Se secó las lágrimas de la cara, furiosa. Se descolgó el rifle del hombro, que tan inútil había resultado, y lo tiró. Apretando los dientes, se puso a desabrochar la hebilla de la canana de Gardiner Kincaid.
– Chérie -dijo Du Gard, y se inclinó para tranquilizarla y consolarla, pero Sarah no quería consuelo. Si el dolor se aplacaba, no podría hacer lo que consideraba su obligación…
Apartó la mano de Du Gard con energía y, en un abrir y cerrar de ojos, sacó de debajo del cuerpo sin vida de Gardiner el cinto Sam Browne, del que colgaban el puñal Bowie y la funda con el Colt Frontier. Luego se levantó y se ciñó la canana, desenfundó el revólver y comprobó que estaba cargado.
– Qu'est-ce que tufáis ? -preguntó Du Gard perplejo.
– ¿Tú qué crees? -Con los ojos enrojecidos por las lágrimas, le lanzó una mirada sombría antes de volver a cerrar el tambor y guardar el arma en la funda-. Voy a vengar a mi padre, tal como he jurado.
– Un antiguo proverbio dice que aquel que busque venganza deberá cavar dos tumbas -le hizo reflexionar el adivino.
– No me des consejos, Du Gard -le advirtió Sarah en un susurro-. Hoy no…
Sarah era consciente de que estaba cruzando las puertas del Museion , aquel lugar legendario que se había dado por perdido durante siglos y que ahora, de manera misteriosa, volvía a surgir desde el crepúsculo de los tiempos.
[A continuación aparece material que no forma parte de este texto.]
## config.mk

```make
export PLATFORM = sky130hd
export DESIGN_NAME = uart_rx_ctrl
export DESIGN_NICKNAME = d
export VERILOG_FILES = /design/src/rtl/uart_rx_ctrl.sv
export SDC_FILE = /design/constraint.sdc
export NUM_CORES = 1
export LEC_CHECK = 0
export ABC_CLOCK_PERIOD_IN_PS = 6800
export BUFFER_PORTS_ARGS = -buffer_cell sky130_fd_sc_hd__buf_2
export CAP_MARGIN = 0
export CORE_UTILIZATION = 55
export DETAILED_ROUTE_END_ITERATION = 10
export GPL_TIMING_DRIVEN = 0
export PLACE_DENSITY = 0.74
export REMOVE_ABC_BUFFERS = 1
export SLEW_MARGIN = 20
export SYNTH_ARGS = -nofsm -noshare
export SYNTH_HDL_FRONTEND = slang
export SYNTH_SLANG_ARGS = --single-unit
```

## constraint.sdc

```tcl
create_clock -name clk -period 6.8 [get_ports clk]
set_input_delay 1.36 -clock clk [delete_from_list [all_inputs] [get_ports clk]]
set_output_delay 1.36 -clock clk [all_outputs]
set_load 0.02 [all_outputs]
```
Pero le daba igual.
No le importaba que aquel fuera el recinto donde había nacido la idea de una biblioteca universal y donde habían trabajado sabios como Euclides, Eratóstenes y Arquímedes. Al cruzar la entrada soportada por columnas, la dominaban solo dos sentimientos: la pena por su padre, al que no se le había concedido la posibilidad de ver con sus propios ojos el objeto de tantos esfuerzos, y el odio hacia su asesino.
Evidentemente, no sabía con certeza quién había cometido el crimen, pero sospechaba de alguien: del encapuchado misterioso y cruel con el que ya se había topado en varias ocasiones. Su padre lo había llamado «Caronte», y realmente parecía el barquero de los muertos. Sus habilidades habían fallado con ella y con Du Gard, pero había logrado concluir su obra asesina con Recassin, y seguramente también con su padre, y pagaría por ello.